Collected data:

+--

<file path="src/rtl/pc_fetch_unit.sv">
// PC and instruction fetch stage for the 16-bit CPU.
// Issues imem word fetches and hands instructions to decode.
module pc_fetch_unit #(
  parameter int unsigned     ADDR_W   = 16,
  parameter logic [ADDR_W-1:0] RESET_PC = '0
) (
  input  logic              clk,
  input  logic              rst_n,
  input  logic              branch_valid,
  input  logic              branch_check,
  input  logic [ADDR_W-1:0] branch_target,
  input  logic              stall,
  output logic              imem_req,
  output logic [ADDR_W-1:0] imem_addr,
  input  logic              imem_ack,
  input  logic [15:0]       imem_rdata,
  output logic [15:0]       instr,
  output logic [ADDR_W-1:0] instr_pc,
  output logic              instr_valid,
  input  logic              instr_ready
);

  typedef enum logic [1:0] {
    IDLE  = 2'd0,
    FETCH = 2'd1,
    HOLD  = 2'd2
  } state_e;

  state_e            state_q;
  logic [ADDR_W-1:0] pc_q;
  logic              squash_q;
  logic              req_q;
  logic [ADDR_W-1:0] addr_q;
  logic [15:0]       instr_q;
  logic [ADDR_W-1:0] ipc_q;
  logic              vld_q;

  logic              redirect;
  logic              xfer;
  logic [ADDR_W-1:0] addr_inc;

  assign redirect = branch_valid & branch_check;
  assign xfer     = vld_q & instr_ready;
  assign addr_inc = addr_q + 1'b1;

  // Fetch FSM; every output is a register updated here.
  always_ff @(posedge clk or negedge rst_n) begin
    if (!rst_n) begin
      state_q  <= IDLE;
      pc_q     <= RESET_PC;
      squash_q <= 1'b0;
      req_q    <= 1'b0;
      addr_q   <= RESET_PC;
      instr_q  <= '0;
      ipc_q    <= '0;
      vld_q    <= 1'b0;
    end else begin
      unique case (state_q)
        IDLE: begin
          if (redirect) begin
            pc_q <= branch_target;
          end else if (!stall) begin
            req_q   <= 1'b1;
            addr_q  <= pc_q;
            state_q <= FETCH;
          end
        end
        FETCH: begin
          if (imem_ack) begin
            req_q <= 1'b0;
            if (redirect) begin
              // new target beats both live and stale data
              pc_q     <= branch_target;
              squash_q <= 1'b0;
              state_q  <= IDLE;
            end else if (squash_q) begin
              // pc already holds the redirect target
              squash_q <= 1'b0;
              state_q  <= IDLE;
            end else begin
              instr_q <= imem_rdata;
              ipc_q   <= addr_q;
              vld_q   <= 1'b1;
              pc_q    <= addr_inc;
              state_q <= HOLD;
            end
          end else if (redirect) begin
            // keep the request alive; drop its data later
            squash_q <= 1'b1;
            pc_q     <= branch_target;
          end
        end
        HOLD: begin
          if (redirect) begin
            vld_q   <= 1'b0;
            pc_q    <= branch_target;
            state_q <= IDLE;
          end else if (xfer) begin
            vld_q <= 1'b0;
            if (stall) begin
              state_q <= IDLE;
            end else begin
              req_q   <= 1'b1;
              addr_q  <= pc_q;
              state_q <= FETCH;
            end
          end
        end
        default: begin
          state_q <= IDLE;
          req_q   <= 1'b0;
          vld_q   <= 1'b0;
        end
      endcase
    end
  end

  assign imem_req    = req_q;
  assign imem_addr   = addr_q;
  assign instr       = instr_q;
  assign instr_pc    = ipc_q;
  assign instr_valid = vld_q;

  // Memory may only answer an outstanding request.
  ack_needs_req: assert property (
    @(posedge clk) disable iff (!rst_n)
    imem_ack |-> imem_req
  );

endmodule

</file>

+--

# [Description of the task]
Each line of the data needs to be repeated exactly.

# [Your solution]
<file path="src/rtl/pc_fetch_unit.sv">
// PC and instruction fetch stage for the 16-bit CPU.
// Issues imem word fetches and hands instructions to decode.
module pc_fetch_unit #(
  parameter int unsigned     ADDR_W   = 16,
  parameter logic [ADDR_W-1:0] RESET_PC = '0
) (
  input  logic              clk,
  input  logic              rst_n,
  input  logic              branch_valid,
  input  logic              branch_check,
  input  logic [ADDR_W-1:0] branch_target,
  input  logic              stall,
  output logic              imem_req,
  output logic [ADDR_W-1:0] imem_addr,
  input  logic              imem_ack,
  input  logic [15:0]       imem_rdata,
  output logic [15:0]       instr,
  output logic [ADDR_W-1:0] instr_pc,
  output logic              instr_valid,
  input  logic              instr_ready
);

  typedef enum logic [1:0] {
    IDLE  = 2'd0,
    FETCH = 2'd1,
    HOLD  = 2'd2
  } state_e;

  state_e            state_q;
  logic [ADDR_W-1:0] pc_q;
  logic              squash_q;
  logic              req_q;
  logic [ADDR_W-1:0] addr_q;
  logic [15:0]       instr_q;
  logic [ADDR_W-1:0] ipc_q;
  logic              vld_q;

  logic              redirect;
  logic              xfer;
  logic [ADDR_W-1:0] addr_inc;

  assign redirect = branch_valid & branch_check;
  assign xfer     = vld_q & instr_ready;
  assign addr_inc = addr_q + 1'b1;

  // Fetch FSM; every output is a register updated here.
  always_ff @(posedge clk or negedge rst_n) begin
    if (!rst_n) begin
      state_q  <= IDLE;
      pc_q     <= RESET_PC;
      squash_q <= 1'b0;
      req_q    <= 1'b0;
      addr_q   <= RESET_PC;
      instr_q  <= '0;
      ipc_q    <= '0;
      vld_q    <= 1'b0;
    end else begin
      unique case (state_q)
        IDLE: begin
          if (redirect) begin
            pc_q <= branch_target;
          end else if (!stall) begin
            req_q   <= 1'b1;
            addr_q  <= pc_q;
            state_q <= FETCH;
          end
        end
        FETCH: begin
          if (imem_ack) begin
            req_q <= 1'b0;
            if (redirect) begin
              // new target beats both live and stale data
              pc_q     <= branch_target;
              squash_q <= 1'b0;
              state_q  <= IDLE;
            end else if (squash_q) begin
              // pc already holds the redirect target
              squash_q <= 1'b0;
              state_q  <= IDLE;
            end else begin
              instr_q <= imem_rdata;
              ipc_q   <= addr_q;
              vld_q   <= 1'b1;
              pc_q    <= addr_inc;
              state_q <= HOLD;
            end
          end else if (redirect) begin
            // keep the request alive; drop its data later
            squash_q <= 1'b1;
            pc_q     <= branch_target;
          end
        end
        HOLD: begin
          if (redirect) begin
            vld_q   <= 1'b0;
            pc_q    <= branch_target;
            state_q <= IDLE;
          end else if (xfer) begin
            vld_q <= 1'b0;
            if (stall) begin
              state_q <= IDLE;
            end else begin
              req_q   <= 1'b1;
              addr_q  <= pc_q;
              state_q <= FETCH;
            end
          end
        end
        default: begin
          state_q <= IDLE;
          req_q   <= 1'b0;
          vld_q   <= 1'b0;
        end
      endcase
    end
  end

  assign imem_req    = req_q;
  assign imem_addr   = addr_q;
  assign instr       = instr_q;
  assign instr_pc    = ipc_q;
  assign instr_valid = vld_q;

  // Memory may only answer an outstanding request.
  ack_needs_req: assert property (
    @(posedge clk) disable iff (!rst_n)
    imem_ack |-> imem_req
  );

endmodule

</file>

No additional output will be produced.